WT1 activates a glomerular-specific enhancer identified from the human nephrin gene.

The glomerular filtration barrier separates the blood from the urinary space. Nephrin is a transmembrane protein that belongs to the immunoglobulin superfamily and is localized to the slit diaphragms that are a critical component of this filtration barrier. Mutations in the nephrin gene (NPHS1) lead to congenital Finnish nephropathy, whereas alterations in the level of nephrin expression have been identified in a wide range of acquired glomerular diseases. A 186-bp fragment from the human NPHS1 promoter is capable of directing podocyte-specific expression of a beta-galactosidase transgene when placed in front of a heterologous minimal promoter in transgenic mice.

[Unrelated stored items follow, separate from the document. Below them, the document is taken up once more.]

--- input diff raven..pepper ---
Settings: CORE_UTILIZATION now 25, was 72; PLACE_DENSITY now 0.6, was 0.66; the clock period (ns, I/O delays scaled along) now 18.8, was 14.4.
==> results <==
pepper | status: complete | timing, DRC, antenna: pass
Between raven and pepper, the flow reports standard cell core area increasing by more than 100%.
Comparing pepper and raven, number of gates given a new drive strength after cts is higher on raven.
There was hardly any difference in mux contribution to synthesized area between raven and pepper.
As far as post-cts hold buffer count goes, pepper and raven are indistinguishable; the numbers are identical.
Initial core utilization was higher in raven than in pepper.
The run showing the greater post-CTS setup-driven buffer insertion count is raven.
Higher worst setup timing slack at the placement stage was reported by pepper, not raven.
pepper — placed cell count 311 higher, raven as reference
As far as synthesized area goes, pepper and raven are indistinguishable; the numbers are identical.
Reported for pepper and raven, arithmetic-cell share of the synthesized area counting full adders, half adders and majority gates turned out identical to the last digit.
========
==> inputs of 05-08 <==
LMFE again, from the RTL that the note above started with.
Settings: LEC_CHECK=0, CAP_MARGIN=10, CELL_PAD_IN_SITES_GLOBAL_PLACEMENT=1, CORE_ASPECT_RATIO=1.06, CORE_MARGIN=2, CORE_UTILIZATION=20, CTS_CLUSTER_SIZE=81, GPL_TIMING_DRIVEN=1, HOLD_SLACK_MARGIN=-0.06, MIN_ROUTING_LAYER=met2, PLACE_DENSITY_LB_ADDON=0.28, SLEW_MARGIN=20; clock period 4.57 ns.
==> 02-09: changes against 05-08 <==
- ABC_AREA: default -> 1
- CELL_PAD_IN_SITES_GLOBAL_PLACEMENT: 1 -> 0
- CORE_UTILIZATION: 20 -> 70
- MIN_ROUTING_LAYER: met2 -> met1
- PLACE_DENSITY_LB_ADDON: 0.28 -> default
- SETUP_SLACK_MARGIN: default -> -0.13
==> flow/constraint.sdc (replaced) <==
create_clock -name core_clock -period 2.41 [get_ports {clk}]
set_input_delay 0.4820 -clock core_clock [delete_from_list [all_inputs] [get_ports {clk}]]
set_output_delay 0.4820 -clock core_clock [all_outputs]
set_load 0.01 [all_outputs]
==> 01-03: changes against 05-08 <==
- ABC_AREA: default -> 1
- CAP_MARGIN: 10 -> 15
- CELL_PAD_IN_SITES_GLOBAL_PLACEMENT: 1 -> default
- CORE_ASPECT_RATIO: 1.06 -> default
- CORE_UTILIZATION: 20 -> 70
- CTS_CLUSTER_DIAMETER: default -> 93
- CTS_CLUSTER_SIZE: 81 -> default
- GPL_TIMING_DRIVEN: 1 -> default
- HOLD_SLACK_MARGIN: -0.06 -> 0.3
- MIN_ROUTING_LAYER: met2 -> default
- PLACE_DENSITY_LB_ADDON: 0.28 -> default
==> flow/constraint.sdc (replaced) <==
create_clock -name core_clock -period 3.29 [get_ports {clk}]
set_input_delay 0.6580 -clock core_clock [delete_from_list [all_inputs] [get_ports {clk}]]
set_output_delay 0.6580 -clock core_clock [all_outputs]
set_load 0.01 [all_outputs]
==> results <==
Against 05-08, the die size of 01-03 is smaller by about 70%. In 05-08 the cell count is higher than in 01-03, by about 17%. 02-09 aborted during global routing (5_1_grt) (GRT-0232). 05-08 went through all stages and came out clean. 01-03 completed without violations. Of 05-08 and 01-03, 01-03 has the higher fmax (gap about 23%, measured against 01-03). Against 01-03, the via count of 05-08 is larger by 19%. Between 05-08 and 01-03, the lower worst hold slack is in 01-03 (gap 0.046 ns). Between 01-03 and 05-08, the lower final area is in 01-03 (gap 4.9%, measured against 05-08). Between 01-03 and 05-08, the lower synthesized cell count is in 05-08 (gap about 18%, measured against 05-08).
// sorting_system
module sorting_system(
    input wire clk,              
    input wire rst_n,            
    input wire btn_manual_1,     
    input wire btn_manual_2,     
    input wire sensor_out,
    output wire s0, s1,
    output wire s2, s3,
    output wire led_r, led_g, led_b,
    input wire ir_sensor,        
    output wire servo_pwm_1,     
    output wire servo_pwm_2,     
    output wire led_ir_status    
);
make LEC_CHECK=0 ABC_AREA=1 CAP_MARGIN=40 CELL_PAD_IN_SITES_GLOBAL_PLACEMENT=2 CORE_ASPECT_RATIO=1.27 CORE_MARGIN=2 CORE_UTILIZATION=40 CTS_CLUSTER_SIZE=54 HOLD_SLACK_MARGIN=0.1 MIN_ROUTING_LAYER=met2 PLACE_DENSITY=0.75 SLEW_MARGIN=20 finish   # period 8.0 ns
run.sh (not shown) runs the stock make flow with config.mk's settings and CLKGATE_MAP_FILE=.
The first run went through all stages and came out clean.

The Wilms tumor suppressor gene (WT1) is a zinc-finger-containing transcription factor that is coexpressed with NPHS1 in differentiated podocytes; gel shift binding assays demonstrate that a recombinant WT1 protein can bind and activate the 186-bp NPHS1 fragment in a sequence-specific manner. Taken together, these results suggest that WT1 may be required for regulation of the NPHS1 gene in vivo.[1]

References

  1. WT1 activates a glomerular-specific enhancer identified from the human nephrin gene. Guo, G., Morrison, D.J., Licht, J.D., Quaggin, S.E. J. Am. Soc. Nephrol. (2004) [Pubmed]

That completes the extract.